Update: The upcoming MG SUV has been christened Hector. Read more about it here.
MG Motor is set to enter the Indian car market around May-June 2019 with an SUV (read in detail about it here). The SUV will be based on an existing MG platform but won’t be a product from its international portfolio -- that clears any confusion regarding MG bringing the ZS or GS to India as its first product. MG has also previously clarified that it’s not going to position its SUV in the sub-4m category against the Maruti Suzuki Vitara Brezza and the Ford EcoSport, and it will be loaded with features, some be unique to its segment. We got in touch with the British carmaker’s head of marketing in India, Pallavi Singh, to better understand MG’s plans and its first offering.
Look Right
The SUV happens to be a frequently abused body style these days, with every other vehicle from a Renault Kwid to the Bentley Bentayga claiming the SUV tag. Since MG is still over a year away from launching this new SUV, it wouldn’t tell us much about the product, but will it (the SUV) adorn the traditional SUV silhouette? When we directed the same question towards Pallavi, she said, “It’ll be a full SUV – only that I’ll say. There’s no crossover or a compact, it is an SUV, an SUV which will have a stance.”

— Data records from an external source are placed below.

### config.mk
export PLATFORM = sky130hd
export DESIGN_NAME = tileDisplay
export DESIGN_NICKNAME = d
export VERILOG_FILES = /design/src/logic/tilePkg.sv /design/src/logic/drawSequencer.sv /design/src/logic/spanRasterizer.sv /design/src/logic/tileDisplay.sv /design/src/logic/tileMotion.sv
export SDC_FILE = /design/constraint.sdc
export NUM_CORES = 1
export LEC_CHECK = 0
export BUFFER_PORTS_ARGS = -buffer_cell sky130_fd_sc_hd__clkbuf_2
export CAP_MARGIN = 20
export CORE_UTILIZATION = 39
export DETAILED_ROUTE_END_ITERATION = 12
export SLEW_MARGIN = 20
export SYNTH_ARGS = -nofsm -noshare
export SYNTH_HDL_FRONTEND = slang
export SYNTH_SLANG_ARGS = --single-unit
### constraint.sdc
create_clock -name CLOCK_50 -period 4.35 [get_ports CLOCK_50]
set_input_delay 0.435 -clock CLOCK_50 [delete_from_list [all_inputs] [get_ports CLOCK_50]]
set_output_delay 0.435 -clock CLOCK_50 [all_outputs]
set_load 0.01 [all_outputs]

She also told us that brand MG has a bold character and the upcoming SUV will be a product that will inherit this. Since MG is a less known car marque in India, she explained, “I think the image [of a brand] is not defined by a product and MG has for [the] longest [time] stood for bold stance – it’s a bold brand. So the values and the octagon [in the logo] itself represents boldness. So we will launch products that are bold in nature which also gives that kind of platform to consumer that they relate to MG as something that they want to own and not something which is pushed on to them.”
High of Ownership
Being a desirable brand in the mass-market space is challenging but MG plans to overcome the challenge with a premium product and service experience. Talking to us about the service experience (based on a third-party research), Pallavi said, “People associate MG with premium and any which way we are coming with an SUV and we’ve said that it’s going to be in that segment where it’s [the] Jeep and others. I don’t want to name competitors but we’ll be in a premium segment, so the [customer] experience has to be premium.”

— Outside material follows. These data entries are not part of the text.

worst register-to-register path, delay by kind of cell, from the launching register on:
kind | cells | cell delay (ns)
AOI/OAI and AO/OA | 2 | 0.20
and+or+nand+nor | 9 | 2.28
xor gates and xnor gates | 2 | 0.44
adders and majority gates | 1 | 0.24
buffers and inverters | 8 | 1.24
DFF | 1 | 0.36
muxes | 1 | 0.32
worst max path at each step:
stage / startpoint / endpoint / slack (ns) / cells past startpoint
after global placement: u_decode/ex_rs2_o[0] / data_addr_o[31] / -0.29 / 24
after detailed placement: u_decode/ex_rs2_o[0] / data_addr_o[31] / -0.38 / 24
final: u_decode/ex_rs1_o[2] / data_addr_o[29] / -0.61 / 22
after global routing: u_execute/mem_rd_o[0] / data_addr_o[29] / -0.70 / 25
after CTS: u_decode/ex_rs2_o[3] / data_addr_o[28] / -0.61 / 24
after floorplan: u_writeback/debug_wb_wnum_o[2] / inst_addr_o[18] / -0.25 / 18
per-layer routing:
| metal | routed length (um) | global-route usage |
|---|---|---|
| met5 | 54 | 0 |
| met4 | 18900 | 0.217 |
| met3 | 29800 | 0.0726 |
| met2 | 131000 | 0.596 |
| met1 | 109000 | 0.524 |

Talking of a premium buyer experience, MG doesn’t just want to stick to the basics but set new standards. Mass-market cars have greatly evolved over the past couple of decades and are more expensive to own now than they were in the early 2000s. At the same time, buyer expectation from products as well as services has also risen. So, carmakers like Maruti Suzuki, which sells cars under Rs 15 lakh in India, are also upping the game as far as buyer experience at its dealerships is concerned. For MG, whose introductory premium SUV is expected start from over Rs 14 lakh, the sales and after-sales experience has to be top notch to complement the product. And for that, the carmaker plans to make use of digital communication.
Talking about the same with an example to make the point clear, Pallavi said, “We want to be friendly, so everything is going to be digitised. So you walk into a showroom, you don’t use a paper, [and] make it more personal. One is experience but we will do personalised experience. For example, you walk into a dealership and you’re coming for a service and the barricade opens and your name is there, welcome . I’m just saying it but these are personalised experiences.”

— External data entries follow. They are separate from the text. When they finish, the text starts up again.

$ cat src/verilog/sysctrl_macros.svh
// System control parameters
// Disk word buffer depth and the fixed identification bytes
// returned to the MCU by the identification command

`ifndef SYSCTRL_MACROS_SVH
`define SYSCTRL_MACROS_SVH

// Disk words held in the buffer between decoder and DMA port
`define SYSCTRL_FIFO_DEPTH 4

// Pattern that an unprogrammed or absent device would not return
`define SYSCTRL_ID0 8'h5c
`define SYSCTRL_ID1 8'h42

// Core id byte reported after the two pattern bytes
`define SYSCTRL_CORE_ID 8'h01

`endif

$ cat src/verilog/acsi_pkg.sv
// Hard disk side types
// Disk data word as sent by the MCU and the disk handshake
// status towards the disk controller

`default_nettype none

package acsi_pkg;

  // Disk data word, high byte arrives first on the link
  typedef struct packed {
    logic [7:0] hi;
    logic [7:0] lo;
  } acsi_word_t;

  // Ack and nak are single cycle pulses
  typedef struct packed {
    logic       ack;
    logic       nak;
    logic [7:0] dma_status;
  } acsi_status_t;

endpackage

`default_nettype wire

$ cat src/verilog/sysctrl_pkg.sv
// System control types
// MCU link byte, command codes, configuration ids and the
// configuration output bundle

`default_nettype none

package sysctrl_pkg;

  // Command byte that opens each MCU frame
  typedef enum logic [7:0] {
    CMD_IDENT       = 8'd0,
    CMD_LEDS        = 8'd1,
    CMD_COLOR       = 8'd2,
    CMD_BUTTONS     = 8'd3,
    CMD_CONFIG      = 8'd4,
    CMD_INT         = 8'd5,
    CMD_DISK_STATUS = 8'd6,
    CMD_DISK_ACK    = 8'd7,
    CMD_DISK_DATA   = 8'd8
  } sysctrl_cmd_e;

  // Configuration variable ids, sent as ASCII characters
  localparam logic [7:0] CFG_ID_CHIPSET   = "C";
  localparam logic [7:0] CFG_ID_MEMORY    = "M";
  localparam logic [7:0] CFG_ID_VIDEO     = "V";
  localparam logic [7:0] CFG_ID_RESET     = "R";
  localparam logic [7:0] CFG_ID_SCANLINES = "S";
  localparam logic [7:0] CFG_ID_VOLUME    = "A";
  localparam logic [7:0] CFG_ID_WIDE      = "W";
  localparam logic [7:0] CFG_ID_WPROT     = "P";

  // One byte from the MCU link
  typedef struct packed {
    logic       strobe;
    logic       start;
    logic [7:0] data;
  } sysctrl_byte_t;

  // User configuration, normally set from the OSD
  typedef struct packed {
    logic [1:0] chipset;      // ST, MegaST or STE
    logic       memory;       // 4MB or 8MB
    logic       video;        // color or mono
    logic [1:0] reset_req;    // run, reset, coldboot
    logic [1:0] scanlines;
    logic [1:0] volume;
    logic       wide_screen;
    logic [1:0] floppy_wprot; // per drive write protect
  } sysctrl_cfg_t;

endpackage

`default_nettype wire

$ cat src/verilog/acsi_dma_port.sv
// Disk DMA port
// Takes one word at a time from the disk word buffer and hands
// it to the disk controller with a four-phase req/ack handshake.
// A new word is only started once ack has been seen low again

`timescale 1ns/100ps
`default_nettype none

module acsi_dma_port
  import acsi_pkg::*;
(
  input  wire logic clk,
  input  wire logic reset,
  input  wire logic empty,
  input  acsi_word_t head_word,
  input  wire logic dma_ack,
  output logic      pop,
  output logic      dma_req,
  output acsi_word_t dma_word
);

  typedef enum logic [1:0] {
    ST_IDLE,
    ST_REQ,
    ST_RELEASE
  } port_state_e;

  port_state_e state;

  // Word is taken from the buffer on the edge that raises req
  assign pop = (state == ST_IDLE) && !empty;

  always_ff @(posedge clk) begin
    if (pop) dma_word <= head_word;
  end

  always_ff @(posedge clk) begin
    if (reset) begin
      state   <= ST_IDLE;
      dma_req <= 1'b0;
    end else begin
      case (state)
        ST_IDLE: begin
          if (!empty) begin
            dma_req <= 1'b1;
            state   <= ST_REQ;
          end
        end
        ST_REQ: begin
          // Controller has taken the word
          if (dma_ack) begin
            dma_req <= 1'b0;
            state   <= ST_RELEASE;
          end
        end
        ST_RELEASE: begin
          // Wait for ack to drop before the next word
          if (!dma_ack) state <= ST_IDLE;
        end
        default: begin
          dma_req <= 1'b0;
          state   <= ST_IDLE;
        end
      endcase
    end
  end

endmodule

`default_nettype wire

$ cat src/verilog/acsi_word_fifo.sv
// Disk word buffer
// Small circular FIFO between the command decoder and the DMA
// port. The MCU link cannot be stalled, so a word pushed while
// the buffer is full is lost and a sticky overflow flag is set

`timescale 1ns/100ps
`default_nettype none

`include "sysctrl_macros.svh"

module acsi_word_fifo
  import acsi_pkg::*;
(
  input  wire logic clk,
  input  wire logic reset,
  input  wire logic push,
  input  acsi_word_t push_word,
  input  wire logic pop,
  output acsi_word_t head_word,
  output logic      empty,
  output logic      full,
  output logic      overflow
);

  localparam int DEPTH = `SYSCTRL_FIFO_DEPTH;
  localparam int PTR_W = (DEPTH > 1) ? $clog2(DEPTH) : 1;
  localparam int CNT_W = $clog2(DEPTH + 1);

  acsi_word_t       mem [DEPTH];
  logic [PTR_W-1:0] wr_ptr;
  logic [PTR_W-1:0] rd_ptr;
  logic [CNT_W-1:0] count;
  logic             do_push;
  logic             do_pop;

  assign empty     = (count == '0);
  assign full      = (count == CNT_W'(DEPTH));
  assign do_push   = push && !full;
  assign do_pop    = pop && !empty;
  assign head_word = mem[rd_ptr];

  // Pointer advance with wrap at the buffer end
  function automatic logic [PTR_W-1:0] ptr_next(input logic [PTR_W-1:0] ptr);
    ptr_next = (ptr == PTR_W'(DEPTH - 1)) ? '0 : ptr + 1'b1;
  endfunction

  always_ff @(posedge clk) begin
    if (do_push) mem[wr_ptr] <= push_word;
  end

  always_ff @(posedge clk) begin
    if (reset) begin
      wr_ptr   <= '0;
      rd_ptr   <= '0;
      count    <= '0;
      overflow <= 1'b0;
    end else begin
      if (do_push) wr_ptr <= ptr_next(wr_ptr);
      if (do_pop) rd_ptr <= ptr_next(rd_ptr);
      // Count only moves when exactly one side is active
      if (do_push && !do_pop) count <= count + 1'b1;
      if (do_pop && !do_push) count <= count - 1'b1;
      // Sticky until reset
      if (push && full) overflow <= 1'b1;
    end
  end

endmodule

`default_nettype wire

$ cat src/verilog/sysctrl_cmd.sv
// MCU command decoder
// Runs the command frames from the MCU byte link, holds the LED,
// color, configuration and disk status registers and packs
// disk data bytes into words for the disk word buffer

`timescale 1ns/100ps
`default_nettype none

`include "sysctrl_macros.svh"

module sysctrl_cmd
  import sysctrl_pkg::*, acsi_pkg::*;
(
  input  wire logic          clk,
  input  wire logic          reset,
  input  sysctrl_byte_t      mcu_byte,
  input  wire logic [1:0]    buttons,
  input  wire logic [7:0]    int_in,
  input  wire logic [7:0]    acsi_status_byte,
  output logic [7:0]         data_out,
  output logic [7:0]         int_ack,
  output logic [1:0]         leds,
  output logic [23:0]        color,
  output sysctrl_cfg_t       cfg,
  output logic [3:0]         acsi_status_index,
  output acsi_status_t       acsi_stat,
  output logic               push,
  output acsi_word_t         push_word
);

  sysctrl_cmd_e command;
  logic [3:0]   index;
  logic [7:0]   cfg_id;
  logic         word_half;
  logic [7:0]   data_rev;

  // Color bytes come in LSB first
  always_comb begin
    for (int i = 0; i < 8; i++) begin
      data_rev[i] = mcu_byte.data[7 - i];
    end
  end

  // Status byte selected by position in the command 6 frame
  assign acsi_status_index = index - 4'd1;

  always_ff @(posedge clk) begin
    if (reset) begin
      command   <= CMD_IDENT;
      index     <= 4'd0;
      cfg_id    <= 8'h00;
      word_half <= 1'b0;
      int_ack   <= 8'h00;
      leds      <= 2'b00;
      color     <= 24'h000000;
      cfg       <= '0;
      acsi_stat <= '0;
      push      <= 1'b0;
    end else begin
      // Pulses last a single cycle
      int_ack       <= 8'h00;
      acsi_stat.ack <= 1'b0;
      acsi_stat.nak <= 1'b0;
      push          <= 1'b0;

      if (mcu_byte.strobe) begin
        if (mcu_byte.start) begin
          command   <= sysctrl_cmd_e'(mcu_byte.data);
          index     <= 4'd1;
          word_half <= 1'b0;
        end else if (index != 4'd0) begin
          // Index saturates for long frames
          if (index != 4'd15) begin
            index <= index + 4'd1;
          end

          case (command)
            CMD_IDENT: begin
              if (index == 4'd1) data_out <= `SYSCTRL_ID0;
              if (index == 4'd2) data_out <= `SYSCTRL_ID1;
              if (index == 4'd3) data_out <= `SYSCTRL_CORE_ID;
            end
            CMD_LEDS: begin
              if (index == 4'd1) leds <= mcu_byte.data[1:0];
            end
            CMD_COLOR: begin
              // Green, blue, red order as used by the WS2812
              if (index == 4'd1) color[15:8]  <= data_rev;
              if (index == 4'd2) color[7:0]   <= data_rev;
              if (index == 4'd3) color[23:16] <= data_rev;
            end
            CMD_BUTTONS: begin
              data_out <= {6'b000000, buttons};
            end
            CMD_CONFIG: begin
              // Id byte first, then the value
              if (index == 4'd1) cfg_id <= mcu_byte.data;
              if (index == 4'd2) begin
                case (cfg_id)
                  CFG_ID_CHIPSET:   cfg.chipset      <= mcu_byte.data[1:0];
                  CFG_ID_MEMORY:    cfg.memory       <= mcu_byte.data[0];
                  CFG_ID_VIDEO:     cfg.video        <= mcu_byte.data[0];
                  CFG_ID_RESET:     cfg.reset_req    <= mcu_byte.data[1:0];
                  CFG_ID_SCANLINES: cfg.scanlines    <= mcu_byte.data[1:0];
                  CFG_ID_VOLUME:    cfg.volume       <= mcu_byte.data[1:0];
                  CFG_ID_WIDE:      cfg.wide_screen  <= mcu_byte.data[0];
                  CFG_ID_WPROT:     cfg.floppy_wprot <= mcu_byte.data[1:0];
                  default: ;  // Unknown id is ignored
                endcase
              end
            end
            CMD_INT: begin
              // First data byte acknowledges the pending sources
              if (index == 4'd1) int_ack <= mcu_byte.data;
              data_out <= int_in;
            end
            CMD_DISK_STATUS: begin
              data_out <= acsi_status_byte;
            end
            CMD_DISK_ACK: begin
              if (index == 4'd1) begin
                if (mcu_byte.data[0]) acsi_stat.ack <= 1'b1;
                else acsi_stat.nak <= 1'b1;
              end
              if (index == 4'd2) acsi_stat.dma_status <= mcu_byte.data;
            end
            CMD_DISK_DATA: begin
              // High byte first, push once the low byte is in
              if (!word_half) begin
                push_word.hi <= mcu_byte.data;
              end else begin
                push_word.lo <= mcu_byte.data;
                push         <= 1'b1;
              end
              word_half <= ~word_half;
            end
            default: ;
          endcase
        end
      end
    end
  end

endmodule

`default_nettype wire

$ cat src/verilog/sysctrl_top.sv
// System control top level
// MCU command decoder feeding disk words through a small buffer
// to the DMA port. Interrupt request to the MCU is active low
// while any interrupt source is pending

`timescale 1ns/100ps
`default_nettype none

module sysctrl_top
  import sysctrl_pkg::*, acsi_pkg::*;
(
  input  wire logic       clk,
  input  wire logic       reset,
  input  sysctrl_byte_t   mcu_byte,
  input  wire logic [1:0] buttons,
  input  wire logic [7:0] int_in,
  input  wire logic [7:0] acsi_status_byte,
  input  wire logic       dma_ack,
  output logic [7:0]      data_out,
  output logic            int_out_n,
  output logic [7:0]      int_ack,
  output logic [1:0]      leds,
  output logic [23:0]     color,
  output sysctrl_cfg_t    cfg,
  output logic [3:0]      acsi_status_index,
  output acsi_status_t    acsi_stat,
  output logic            dma_req,
  output acsi_word_t      dma_word,
  output logic            acsi_overflow
);

  logic       push;
  acsi_word_t push_word;
  acsi_word_t head_word;
  logic       empty;
  logic       pop;

  assign int_out_n = ~|int_in;

  sysctrl_cmd u_cmd (
    .clk               (clk),
    .reset             (reset),
    .mcu_byte          (mcu_byte),
    .buttons           (buttons),
    .int_in            (int_in),
    .acsi_status_byte  (acsi_status_byte),
    .data_out          (data_out),
    .int_ack           (int_ack),
    .leds              (leds),
    .color             (color),
    .cfg               (cfg),
    .acsi_status_index (acsi_status_index),
    .acsi_stat         (acsi_stat),
    .push              (push),
    .push_word         (push_word)
  );

  // Full flag stays internal, drops are reported via overflow
  acsi_word_fifo u_fifo (
    .clk       (clk),
    .reset     (reset),
    .push      (push),
    .push_word (push_word),
    .pop       (pop),
    .head_word (head_word),
    .empty     (empty),
    .full      (),
    .overflow  (acsi_overflow)
  );

  acsi_dma_port u_dma (
    .clk       (clk),
    .reset     (reset),
    .empty     (empty),
    .head_word (head_word),
    .dma_ack   (dma_ack),
    .pop       (pop),
    .dma_req   (dma_req),
    .dma_word  (dma_word)
  );

endmodule

`default_nettype wire
$ cat config.mk
export PLATFORM = sky130hd
export DESIGN_NAME = sysctrl_top
export DESIGN_NICKNAME = d
export VERILOG_FILES = /design/src/verilog/acsi_pkg.sv /design/src/verilog/sysctrl_pkg.sv /design/src/verilog/acsi_dma_port.sv /design/src/verilog/acsi_word_fifo.sv /design/src/verilog/sysctrl_cmd.sv /design/src/verilog/sysctrl_top.sv
export VERILOG_INCLUDE_DIRS = /design/src /design/src/verilog
export SDC_FILE = /design/constraint.sdc
export NUM_CORES = 1
export LEC_CHECK = 0
export BUFFER_PORTS_ARGS = -buffer_cell sky130_fd_sc_hd__buf_2
export CAP_MARGIN = 20
export CORE_AREA = 4 4 99 172
export CTS_BUF_LIST = sky130_fd_sc_hd__clkbuf_2
export CTS_CLUSTER_DIAMETER = 150
export DETAILED_ROUTE_END_ITERATION = 6
export DIE_AREA = 0 0 103 176
export PLACE_DENSITY = 0.71
export SYNTH_ARGS = -nofsm -noshare
export SYNTH_HDL_FRONTEND = slang
export SYNTH_SLANG_ARGS = --single-unit
export TNS_END_PERCENT = 100
$ cat constraint.sdc
create_clock -name clk -period 4 [get_ports clk]
set_input_delay 0.2 -clock clk [delete_from_list [all_inputs] [get_ports clk]]
set_output_delay 0.2 -clock clk [all_outputs]
set_load 0.1 [all_outputs]
==> results by group <==
Run status
  – Status: finished clean

Power
  – Pint: about 2.7 mW
  – Lkg Pwr: roughly 3.6 nW
  – PD cells: roughly 490 mW/mm2
  – Part of the power in registers: 0.526
  – Switching share of power: 0.3722
  – Pwr Total: roughly 4.4 mW
  – Worst vdd rail ir drop: between 0.2 and 0.3 mV
  – Power share of the clock group: 0.223
  – NetSw: ~1.6 mW
  – Logic pwr share: 0.251

STA
  – Skew final: around 0.057 ns
  – Slew Viols, Final: 0
  – Slew HR: 0.4351
  – Tightest hold margin: between 0.1 and 0.15 ns
  – Fin. Hold Viols: 0
  – Worst Max-Slew Pin Slew: roughly 0.84 ns
  – Peak Freq: 363.4 MHz
  – TNS Setup: 0 ns
  – Fin crit share: 0.6879
  – RSZ-0062 raised after global routing: false
  – Final Critical Period: 2.752 ns
  – Final worst slack: roughly 1.2 ns
  – Setup-failing EPs final: 0

Synth
  – Post-synthesis simple-gate area fraction: 0.1501
  – Syn Nets: slightly above 600
  – EDFF count, synth: about 100
  – Syn avg cell area: 13.37 um2
  – Multiplexer area fraction after synthesis: 0.1235
  – Yosys synthesis warning count: 0
  – Largest family of logic cells by synthesized area: simple AND/OR/NAND/NOR gates
  – Top FF cell, synth: edfxtp_1
  – Synth Area in Compound Gates: 0.03737
  – Xor/xnor share of the synthesized area: 0.006824
  – Syn Std Cell Area: just under 0.008 mm2
  – Ys async rst share: 0
  – Post-synth cell types: 50
  – Cells after Synth: around 580
  – Register bit total from synthesis: around 190
  – Sequential element share of the synthesized area: 0.6395
  – Post-synthesis adder-cell area fraction: 0.02047

GRT
  – First-pass GRT wire length: around 27 mm
  – Largest net degree at the start of global routing: 89
  – Vias in the first global route: 5,190
  – Gr ovfl total: 0
  – Total GRT Usage: 0.1943
  – Initial antenna violation count: 1

Critical path
  – Arr. time, crit path: around 3.4 ns
  – Startpoint class of the critical path: flop
  – Required time worst endpoint: 4.67 ns
  – Kind of critical path: flop to flop
  – CP max FO: 8
  – Worst R2R Setup Slack: around 1.2 ns
  – Worst Setup End Kind: flop

Layout
  – Layout Area Growth over Synthesis: 16.33%
  – Final Core Density: 0.5698
  – Most frequent cells in the layout: buf_2 (118), edfxtp_1 (104), dfxtp_1 (90)
  – Cell area after layout: around 0.009 mm2
  – Nets: between 700 and 800
  – Fraction of layout cells with a size suffix above 1: 0.2459
  – Non-Filler Instances: 914
  – Commonest non-fill, non-tap cell in the layout: buf_2

Clock network
  – Clk slew on worst S/H paths: around 0.27 ns
  – Clk_lat worst skew: between 0.7 and 0.8 ns
  – Clk buf depth: 2
  – H-tree depth: 4
  – Cts repair resizes: 0
  – Clock sink total: 194
  – CTS tree: built
  – Clock Tree Root: clkbuf_2
  – Cts bufs inserted: 17
  – Setup Buffers After CTS: 0

Place
  – Placed inst area: between 0.008 and 0.009 mm2
  – Detailed placement HPWL: 12.47 mm
  – Port bufs: 118
  – Placed insts: ~850
  – Pre-CTS WS: between 1 and 1.5 ns
  – Routability cong.: roughly 0.93

Detailed routing
  – Post-Route WL: around 17 mm
  – Routed len/inst: between 15 and 20 um
  – 1st-iter DRT viols: ~280
  – Vias post-DR: about 5,000
  – # DRC: 0
  – Drt via density: about 5.5
  – DRT Pass-1 Iters: 5
  – Post-route ant nets: 0

Floorplan
  – Die area: about 0.018 mm2
  – Core ar.: between 0.015 and 0.02 mm2
  – Chip width: about 100 um
  – Initial core utilization: 0.4898
  – Die Span Y: ~180 um
  – # rows: 61
  – # IOs: around 120

Run
  – Max capacitance violation total: 0

Min path
  – Tightest Hold Check Type: primary input to flop
[final timing paths]
path | cells after the start | start | end
setup / recovery | 6 | u_cmd.index[0] | u_cmd.cfg_id[0]
setup reg to reg | 6 | u_cmd.index[0] | u_cmd.cfg_id[0]
hold reg to reg | 0 | u_cmd.push_word[11] | u_fifo.mem[0][11]
hold / removal | 5 | buttons[0] | u_cmd.data_out[0]
[cell families after synthesis]
kind of cell             count (synthesis)
buffers and inverters                   41
AO/OA/AOI/OAI                           46
adder cells (fa/ha/maj)                 12
AND/OR/NAND/NOR                        202
XOR/XNOR                                 6
flip-flops                             194
multiplexers                            75
[synthesized netlist by cell type, drive strengths merged, types with 5 or more instances]
cell	count	area share
a21oi	15	0.0097
a22oi	8	0.0078
and2	13	0.011
buf	5	0.0045
clkbuf	27	0.013
dfxtp	90	0.23
edfxtp	104	0.41
ha	11	0.018
inv	9	0.0044
mux2i	59	0.077
mux4	16	0.047
nand2	34	0.017
nand2b	68	0.055
nand3	7	0.0045
nand4	5	0.0041
nor2	26	0.013
nor2b	7	0.0057
nor3	6	0.0039
nor3b	5	0.0049
o21ai	10	0.0065
or4b	5	0.0065
[power groups by stage]
| stage | registers (mW) | logic [mW] | clock network [mW] |
|---|---|---|---|
| 2_1_floorplan | 2.89 | 0.339 | 0 |
| 3_3_place_gp | 2.34 | 1.04 | 0 |
| 3_5_place_dp | 2.35 | 1.06 | 0 |
| 4_1_cts | 2.31 | 1.08 | 1.00 |
| 5_1_grt | 2.31 | 1.15 | 1.09 |
| 6_report | 2.29 | 1.09 | 0.974 |
[per-layer routing]
metal | wire length (um) | GRT usage | up-vias
li1 | - | - | 2361
met1 | 5915 | 0.2045 | 2439
met2 | 9548 | 0.3537 | 166
met3 | 811 | 0.04270 | 37
met4 | 713 | 0.09454 | 0
met5 | 0 | 0 | -
[what timing repair did]
item                                    in CTS  in global routing
endpoints found under the setup margin       0                  0
hold endpoints to repair                    81                  0
hold buffers                                27                  0
[registers in the layout (all words and copies together), names as in the netlist, 2 cells and up]
signal and cells:
u_cmd.color 24, u_cmd.cfg_id 8, u_cmd.leds 2, u_cmd.data_out 8
u_dma.state 2, u_cmd.command 8, u_cmd.int_ack 8, u_cmd.index 4
u_fifo.rd_ptr 2, u_cmd.push_word 16, u_cmd.acsi_stat 10, u_fifo.count 3
u_dma.dma_word 16, u_fifo.wr_ptr 2, u_cmd.cfg 13, u_fifo.mem 64
[worst max-delay path: stages (launching register included)]
cell and delay (ns):
dfxtp_1 0.51, inv_1 0.13, ha_1 0.26, or4b_2 0.66, nor3_1 0.34, and4b_1 0.56
mux2i_1 0.25
[area by class of cell]
type / instances / area (um2)
antenna: 1 / 2.502
clock buffer: 18 / 90.09
clock inverter: 14 / 162.7
fill: 1333 / 6764
inverter: 9 / 33.78
multi-input combinational: 341 / 2605
sequential: 194 / 4925
tap: 189 / 236.5
timing repair buffer: 148 / 903.4
No activity file was read; power rests on OpenSTA's default activity.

MG doesn’t plan to hit the market by storm with rapid launches; however, you can expect a new car to enter MG showrooms within one year of the previous model’s launch. So, the carmaker will have around 3-4 products by 2021, but by then, and even before its first product hits the market, the carmaker wants to get the basics sorted as far as customer relationship is concerned. Some foreign brands, in the past, have paid the price of not being customer-centric in the after-sales department. With MG focusing on this aspect, we think the carmaker has the potential to convert a good start into a long inning -- just that the start has to be good.